■ Description of the task
Copy out, from the data below, each line in which the word "placement" occurs.
+-------+
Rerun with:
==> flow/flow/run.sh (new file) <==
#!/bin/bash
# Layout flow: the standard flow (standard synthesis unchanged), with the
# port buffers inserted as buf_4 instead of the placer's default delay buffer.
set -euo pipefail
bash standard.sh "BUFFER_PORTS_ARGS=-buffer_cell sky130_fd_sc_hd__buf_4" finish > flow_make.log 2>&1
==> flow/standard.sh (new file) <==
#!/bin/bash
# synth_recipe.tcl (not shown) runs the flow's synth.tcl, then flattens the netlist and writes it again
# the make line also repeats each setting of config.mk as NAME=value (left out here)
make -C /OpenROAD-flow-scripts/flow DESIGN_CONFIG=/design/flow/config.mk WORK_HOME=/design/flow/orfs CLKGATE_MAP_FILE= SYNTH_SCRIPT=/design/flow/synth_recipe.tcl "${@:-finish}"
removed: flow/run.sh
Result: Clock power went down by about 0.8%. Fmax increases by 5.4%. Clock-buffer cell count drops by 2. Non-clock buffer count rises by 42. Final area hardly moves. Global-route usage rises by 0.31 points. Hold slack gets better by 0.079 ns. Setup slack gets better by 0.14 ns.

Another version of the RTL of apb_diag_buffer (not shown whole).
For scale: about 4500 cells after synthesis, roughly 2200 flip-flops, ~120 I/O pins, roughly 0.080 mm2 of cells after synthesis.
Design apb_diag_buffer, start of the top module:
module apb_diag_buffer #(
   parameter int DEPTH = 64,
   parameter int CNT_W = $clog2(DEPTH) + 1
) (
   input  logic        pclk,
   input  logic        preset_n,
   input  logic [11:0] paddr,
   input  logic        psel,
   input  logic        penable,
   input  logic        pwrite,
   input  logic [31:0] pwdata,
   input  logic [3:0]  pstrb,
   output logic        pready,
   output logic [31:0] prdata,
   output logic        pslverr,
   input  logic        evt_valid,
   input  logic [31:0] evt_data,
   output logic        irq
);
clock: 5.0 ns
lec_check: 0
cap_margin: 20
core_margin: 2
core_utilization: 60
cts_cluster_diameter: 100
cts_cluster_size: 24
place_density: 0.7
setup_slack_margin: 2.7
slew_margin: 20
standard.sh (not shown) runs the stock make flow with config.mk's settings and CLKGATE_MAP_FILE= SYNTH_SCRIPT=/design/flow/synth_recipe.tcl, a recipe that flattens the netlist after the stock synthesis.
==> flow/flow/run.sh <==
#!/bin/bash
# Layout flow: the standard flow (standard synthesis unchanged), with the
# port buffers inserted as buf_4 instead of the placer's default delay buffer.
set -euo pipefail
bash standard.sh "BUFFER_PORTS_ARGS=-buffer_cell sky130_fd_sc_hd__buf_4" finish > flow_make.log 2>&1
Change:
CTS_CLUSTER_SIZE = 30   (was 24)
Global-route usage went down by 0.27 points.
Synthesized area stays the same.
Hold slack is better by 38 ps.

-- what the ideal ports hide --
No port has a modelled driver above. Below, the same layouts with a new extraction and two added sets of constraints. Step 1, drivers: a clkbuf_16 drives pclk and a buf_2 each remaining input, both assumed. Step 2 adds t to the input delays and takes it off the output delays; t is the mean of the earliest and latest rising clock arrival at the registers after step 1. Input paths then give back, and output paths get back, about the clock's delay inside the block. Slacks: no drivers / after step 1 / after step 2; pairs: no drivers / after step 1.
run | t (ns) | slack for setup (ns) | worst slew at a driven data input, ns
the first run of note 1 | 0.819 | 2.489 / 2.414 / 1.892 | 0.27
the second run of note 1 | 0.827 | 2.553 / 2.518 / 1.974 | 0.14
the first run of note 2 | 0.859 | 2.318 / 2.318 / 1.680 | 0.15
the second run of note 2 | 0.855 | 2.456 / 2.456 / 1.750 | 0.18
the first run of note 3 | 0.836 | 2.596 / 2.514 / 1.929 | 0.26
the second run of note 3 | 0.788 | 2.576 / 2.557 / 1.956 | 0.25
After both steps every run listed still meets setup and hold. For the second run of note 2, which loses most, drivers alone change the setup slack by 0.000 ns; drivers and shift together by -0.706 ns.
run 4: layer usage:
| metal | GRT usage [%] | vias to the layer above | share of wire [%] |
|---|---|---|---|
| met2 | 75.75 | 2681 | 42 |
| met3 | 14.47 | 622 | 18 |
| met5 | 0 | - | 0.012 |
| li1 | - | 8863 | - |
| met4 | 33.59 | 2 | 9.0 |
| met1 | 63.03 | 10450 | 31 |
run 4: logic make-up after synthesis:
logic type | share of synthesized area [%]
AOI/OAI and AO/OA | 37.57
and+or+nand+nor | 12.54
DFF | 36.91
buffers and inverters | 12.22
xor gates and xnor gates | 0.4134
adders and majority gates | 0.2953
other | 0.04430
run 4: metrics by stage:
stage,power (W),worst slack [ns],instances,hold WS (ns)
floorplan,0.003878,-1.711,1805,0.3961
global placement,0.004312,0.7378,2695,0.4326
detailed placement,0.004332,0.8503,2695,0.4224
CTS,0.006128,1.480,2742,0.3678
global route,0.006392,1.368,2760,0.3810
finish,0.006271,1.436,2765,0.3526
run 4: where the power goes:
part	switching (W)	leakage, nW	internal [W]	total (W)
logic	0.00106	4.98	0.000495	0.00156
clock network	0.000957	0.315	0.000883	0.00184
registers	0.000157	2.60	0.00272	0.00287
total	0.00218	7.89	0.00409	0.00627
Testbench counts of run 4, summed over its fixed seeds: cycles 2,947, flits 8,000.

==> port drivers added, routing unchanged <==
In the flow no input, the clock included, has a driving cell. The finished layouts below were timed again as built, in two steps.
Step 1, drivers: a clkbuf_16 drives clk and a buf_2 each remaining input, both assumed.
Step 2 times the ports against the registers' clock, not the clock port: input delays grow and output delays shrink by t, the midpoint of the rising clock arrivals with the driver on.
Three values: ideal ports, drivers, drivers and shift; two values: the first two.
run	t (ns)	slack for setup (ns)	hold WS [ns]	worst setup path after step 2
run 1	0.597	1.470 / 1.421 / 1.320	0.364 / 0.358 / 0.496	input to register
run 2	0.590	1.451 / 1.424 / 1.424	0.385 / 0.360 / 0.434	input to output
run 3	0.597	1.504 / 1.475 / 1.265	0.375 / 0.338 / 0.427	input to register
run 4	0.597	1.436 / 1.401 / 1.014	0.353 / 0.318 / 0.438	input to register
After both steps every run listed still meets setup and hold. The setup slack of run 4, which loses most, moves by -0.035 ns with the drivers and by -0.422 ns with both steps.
+-------+
■ Answer to the problem
global placement,0.004312,0.7378,2695,0.4326
detailed placement,0.004332,0.8503,2695,0.4224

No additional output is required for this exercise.